Task directions
All of the data is to be repeated verbatim.

──────── Material to process

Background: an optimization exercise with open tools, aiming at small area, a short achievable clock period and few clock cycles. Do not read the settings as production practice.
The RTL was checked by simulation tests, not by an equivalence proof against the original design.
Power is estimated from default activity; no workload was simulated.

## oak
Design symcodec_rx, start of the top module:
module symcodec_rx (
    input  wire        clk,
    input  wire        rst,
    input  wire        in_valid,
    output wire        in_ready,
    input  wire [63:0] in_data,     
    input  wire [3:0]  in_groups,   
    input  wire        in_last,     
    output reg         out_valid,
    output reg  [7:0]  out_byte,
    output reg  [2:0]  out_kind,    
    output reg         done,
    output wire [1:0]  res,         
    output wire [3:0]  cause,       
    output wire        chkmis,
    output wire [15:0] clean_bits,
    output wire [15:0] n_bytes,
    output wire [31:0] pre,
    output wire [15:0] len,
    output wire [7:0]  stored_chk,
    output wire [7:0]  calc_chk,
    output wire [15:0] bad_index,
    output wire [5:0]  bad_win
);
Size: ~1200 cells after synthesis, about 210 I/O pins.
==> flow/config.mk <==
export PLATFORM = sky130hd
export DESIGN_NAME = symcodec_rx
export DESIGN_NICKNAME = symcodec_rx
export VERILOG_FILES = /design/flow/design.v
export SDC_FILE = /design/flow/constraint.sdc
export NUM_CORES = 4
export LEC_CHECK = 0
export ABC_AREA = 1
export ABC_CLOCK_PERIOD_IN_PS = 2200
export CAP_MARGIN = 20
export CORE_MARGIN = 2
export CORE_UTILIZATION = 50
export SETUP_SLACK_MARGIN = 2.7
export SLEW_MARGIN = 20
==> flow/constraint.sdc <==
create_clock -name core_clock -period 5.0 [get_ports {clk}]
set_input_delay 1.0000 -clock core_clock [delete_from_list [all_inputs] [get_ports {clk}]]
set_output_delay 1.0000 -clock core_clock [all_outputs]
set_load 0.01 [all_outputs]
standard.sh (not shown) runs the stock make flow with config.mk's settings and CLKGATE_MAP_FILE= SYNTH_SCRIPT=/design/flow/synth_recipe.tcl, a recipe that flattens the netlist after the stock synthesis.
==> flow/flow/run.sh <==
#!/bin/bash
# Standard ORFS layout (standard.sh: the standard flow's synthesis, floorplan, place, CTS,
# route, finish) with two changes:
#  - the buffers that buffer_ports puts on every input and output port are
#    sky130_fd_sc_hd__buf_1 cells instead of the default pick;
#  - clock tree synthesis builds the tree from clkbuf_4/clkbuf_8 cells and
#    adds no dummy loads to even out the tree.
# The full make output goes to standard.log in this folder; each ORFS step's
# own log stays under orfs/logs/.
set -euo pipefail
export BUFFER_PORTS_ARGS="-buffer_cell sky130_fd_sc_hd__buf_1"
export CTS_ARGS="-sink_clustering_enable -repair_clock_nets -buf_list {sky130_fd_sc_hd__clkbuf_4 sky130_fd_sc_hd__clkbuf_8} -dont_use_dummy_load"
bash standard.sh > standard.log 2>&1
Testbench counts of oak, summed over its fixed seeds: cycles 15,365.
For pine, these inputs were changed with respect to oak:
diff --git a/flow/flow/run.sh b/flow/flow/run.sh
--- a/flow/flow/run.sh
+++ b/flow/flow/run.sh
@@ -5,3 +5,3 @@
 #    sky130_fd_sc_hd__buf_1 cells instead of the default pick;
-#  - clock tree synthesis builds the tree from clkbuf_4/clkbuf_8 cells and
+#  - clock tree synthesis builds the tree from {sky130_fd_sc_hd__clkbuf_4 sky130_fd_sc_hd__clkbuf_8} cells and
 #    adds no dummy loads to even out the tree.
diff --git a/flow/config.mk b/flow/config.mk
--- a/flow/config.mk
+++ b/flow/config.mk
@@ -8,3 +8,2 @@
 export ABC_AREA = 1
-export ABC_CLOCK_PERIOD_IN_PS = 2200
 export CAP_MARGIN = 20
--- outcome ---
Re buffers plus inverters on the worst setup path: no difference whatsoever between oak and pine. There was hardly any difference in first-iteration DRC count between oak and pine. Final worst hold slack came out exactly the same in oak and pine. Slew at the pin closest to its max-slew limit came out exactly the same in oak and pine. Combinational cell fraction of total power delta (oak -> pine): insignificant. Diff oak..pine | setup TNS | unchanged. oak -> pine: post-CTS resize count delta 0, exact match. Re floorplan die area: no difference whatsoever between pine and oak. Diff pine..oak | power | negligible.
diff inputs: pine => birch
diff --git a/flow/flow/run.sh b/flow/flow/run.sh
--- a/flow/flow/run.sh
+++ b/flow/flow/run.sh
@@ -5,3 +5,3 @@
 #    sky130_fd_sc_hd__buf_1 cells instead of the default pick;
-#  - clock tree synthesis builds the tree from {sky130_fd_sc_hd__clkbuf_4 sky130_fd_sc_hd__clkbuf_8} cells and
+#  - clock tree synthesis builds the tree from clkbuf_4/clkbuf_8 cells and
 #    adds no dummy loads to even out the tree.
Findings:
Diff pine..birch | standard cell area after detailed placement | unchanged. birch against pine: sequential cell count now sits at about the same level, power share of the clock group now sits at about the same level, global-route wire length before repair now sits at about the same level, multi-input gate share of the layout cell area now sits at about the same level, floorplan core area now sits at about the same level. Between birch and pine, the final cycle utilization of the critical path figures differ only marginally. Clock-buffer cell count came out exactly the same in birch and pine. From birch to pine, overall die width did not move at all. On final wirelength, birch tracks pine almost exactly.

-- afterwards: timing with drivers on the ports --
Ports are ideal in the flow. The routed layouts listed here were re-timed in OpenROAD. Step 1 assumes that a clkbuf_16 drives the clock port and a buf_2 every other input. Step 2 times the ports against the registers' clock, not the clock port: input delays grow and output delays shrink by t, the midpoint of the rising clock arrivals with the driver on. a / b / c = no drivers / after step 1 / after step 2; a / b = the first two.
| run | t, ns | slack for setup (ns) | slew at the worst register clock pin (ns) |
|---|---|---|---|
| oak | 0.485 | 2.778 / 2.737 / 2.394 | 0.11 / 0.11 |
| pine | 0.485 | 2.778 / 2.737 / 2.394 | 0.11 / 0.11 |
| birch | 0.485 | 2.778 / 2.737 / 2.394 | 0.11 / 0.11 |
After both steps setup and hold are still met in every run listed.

────────────────

Solution for this task
Background: an optimization exercise with open tools, aiming at small area, a short achievable clock period and few clock cycles. Do not read the settings as production practice.
The RTL was checked by simulation tests, not by an equivalence proof against the original design.
Power is estimated from default activity; no workload was simulated.

## oak
Design symcodec_rx, start of the top module:
module symcodec_rx (
    input  wire        clk,
    input  wire        rst,
    input  wire        in_valid,
    output wire        in_ready,
    input  wire [63:0] in_data,     
    input  wire [3:0]  in_groups,   
    input  wire        in_last,     
    output reg         out_valid,
    output reg  [7:0]  out_byte,
    output reg  [2:0]  out_kind,    
    output reg         done,
    output wire [1:0]  res,         
    output wire [3:0]  cause,       
    output wire        chkmis,
    output wire [15:0] clean_bits,
    output wire [15:0] n_bytes,
    output wire [31:0] pre,
    output wire [15:0] len,
    output wire [7:0]  stored_chk,
    output wire [7:0]  calc_chk,
    output wire [15:0] bad_index,
    output wire [5:0]  bad_win
);
Size: ~1200 cells after synthesis, about 210 I/O pins.
==> flow/config.mk <==
export PLATFORM = sky130hd
export DESIGN_NAME = symcodec_rx
export DESIGN_NICKNAME = symcodec_rx
export VERILOG_FILES = /design/flow/design.v
export SDC_FILE = /design/flow/constraint.sdc
export NUM_CORES = 4
export LEC_CHECK = 0
export ABC_AREA = 1
export ABC_CLOCK_PERIOD_IN_PS = 2200
export CAP_MARGIN = 20
export CORE_MARGIN = 2
export CORE_UTILIZATION = 50
export SETUP_SLACK_MARGIN = 2.7
export SLEW_MARGIN = 20
==> flow/constraint.sdc <==
create_clock -name core_clock -period 5.0 [get_ports {clk}]
set_input_delay 1.0000 -clock core_clock [delete_from_list [all_inputs] [get_ports {clk}]]
set_output_delay 1.0000 -clock core_clock [all_outputs]
set_load 0.01 [all_outputs]
standard.sh (not shown) runs the stock make flow with config.mk's settings and CLKGATE_MAP_FILE= SYNTH_SCRIPT=/design/flow/synth_recipe.tcl, a recipe that flattens the netlist after the stock synthesis.
==> flow/flow/run.sh <==
#!/bin/bash
# Standard ORFS layout (standard.sh: the standard flow's synthesis, floorplan, place, CTS,
# route, finish) with two changes:
#  - the buffers that buffer_ports puts on every input and output port are
#    sky130_fd_sc_hd__buf_1 cells instead of the default pick;
#  - clock tree synthesis builds the tree from clkbuf_4/clkbuf_8 cells and
#    adds no dummy loads to even out the tree.
# The full make output goes to standard.log in this folder; each ORFS step's
# own log stays under orfs/logs/.
set -euo pipefail
export BUFFER_PORTS_ARGS="-buffer_cell sky130_fd_sc_hd__buf_1"
export CTS_ARGS="-sink_clustering_enable -repair_clock_nets -buf_list {sky130_fd_sc_hd__clkbuf_4 sky130_fd_sc_hd__clkbuf_8} -dont_use_dummy_load"
bash standard.sh > standard.log 2>&1
Testbench counts of oak, summed over its fixed seeds: cycles 15,365.
For pine, these inputs were changed with respect to oak:
diff --git a/flow/flow/run.sh b/flow/flow/run.sh
--- a/flow/flow/run.sh
+++ b/flow/flow/run.sh
@@ -5,3 +5,3 @@
 #    sky130_fd_sc_hd__buf_1 cells instead of the default pick;
-#  - clock tree synthesis builds the tree from clkbuf_4/clkbuf_8 cells and
+#  - clock tree synthesis builds the tree from {sky130_fd_sc_hd__clkbuf_4 sky130_fd_sc_hd__clkbuf_8} cells and
 #    adds no dummy loads to even out the tree.
diff --git a/flow/config.mk b/flow/config.mk
--- a/flow/config.mk
+++ b/flow/config.mk
@@ -8,3 +8,2 @@
 export ABC_AREA = 1
-export ABC_CLOCK_PERIOD_IN_PS = 2200
 export CAP_MARGIN = 20
--- outcome ---
Re buffers plus inverters on the worst setup path: no difference whatsoever between oak and pine. There was hardly any difference in first-iteration DRC count between oak and pine. Final worst hold slack came out exactly the same in oak and pine. Slew at the pin closest to its max-slew limit came out exactly the same in oak and pine. Combinational cell fraction of total power delta (oak -> pine): insignificant. Diff oak..pine | setup TNS | unchanged. oak -> pine: post-CTS resize count delta 0, exact match. Re floorplan die area: no difference whatsoever between pine and oak. Diff pine..oak | power | negligible.
diff inputs: pine => birch
diff --git a/flow/flow/run.sh b/flow/flow/run.sh
--- a/flow/flow/run.sh
+++ b/flow/flow/run.sh
@@ -5,3 +5,3 @@
 #    sky130_fd_sc_hd__buf_1 cells instead of the default pick;
-#  - clock tree synthesis builds the tree from {sky130_fd_sc_hd__clkbuf_4 sky130_fd_sc_hd__clkbuf_8} cells and
+#  - clock tree synthesis builds the tree from clkbuf_4/clkbuf_8 cells and
 #    adds no dummy loads to even out the tree.
Findings:
Diff pine..birch | standard cell area after detailed placement | unchanged. birch against pine: sequential cell count now sits at about the same level, power share of the clock group now sits at about the same level, global-route wire length before repair now sits at about the same level, multi-input gate share of the layout cell area now sits at about the same level, floorplan core area now sits at about the same level. Between birch and pine, the final cycle utilization of the critical path figures differ only marginally. Clock-buffer cell count came out exactly the same in birch and pine. From birch to pine, overall die width did not move at all. On final wirelength, birch tracks pine almost exactly.

-- afterwards: timing with drivers on the ports --
Ports are ideal in the flow. The routed layouts listed here were re-timed in OpenROAD. Step 1 assumes that a clkbuf_16 drives the clock port and a buf_2 every other input. Step 2 times the ports against the registers' clock, not the clock port: input delays grow and output delays shrink by t, the midpoint of the rising clock arrivals with the driver on. a / b / c = no drivers / after step 1 / after step 2; a / b = the first two.
| run | t, ns | slack for setup (ns) | slew at the worst register clock pin (ns) |
|---|---|---|---|
| oak | 0.485 | 2.778 / 2.737 / 2.394 | 0.11 / 0.11 |
| pine | 0.485 | 2.778 / 2.737 / 2.394 | 0.11 / 0.11 |
| birch | 0.485 | 2.778 / 2.737 / 2.394 | 0.11 / 0.11 |
After both steps setup and hold are still met in every run listed.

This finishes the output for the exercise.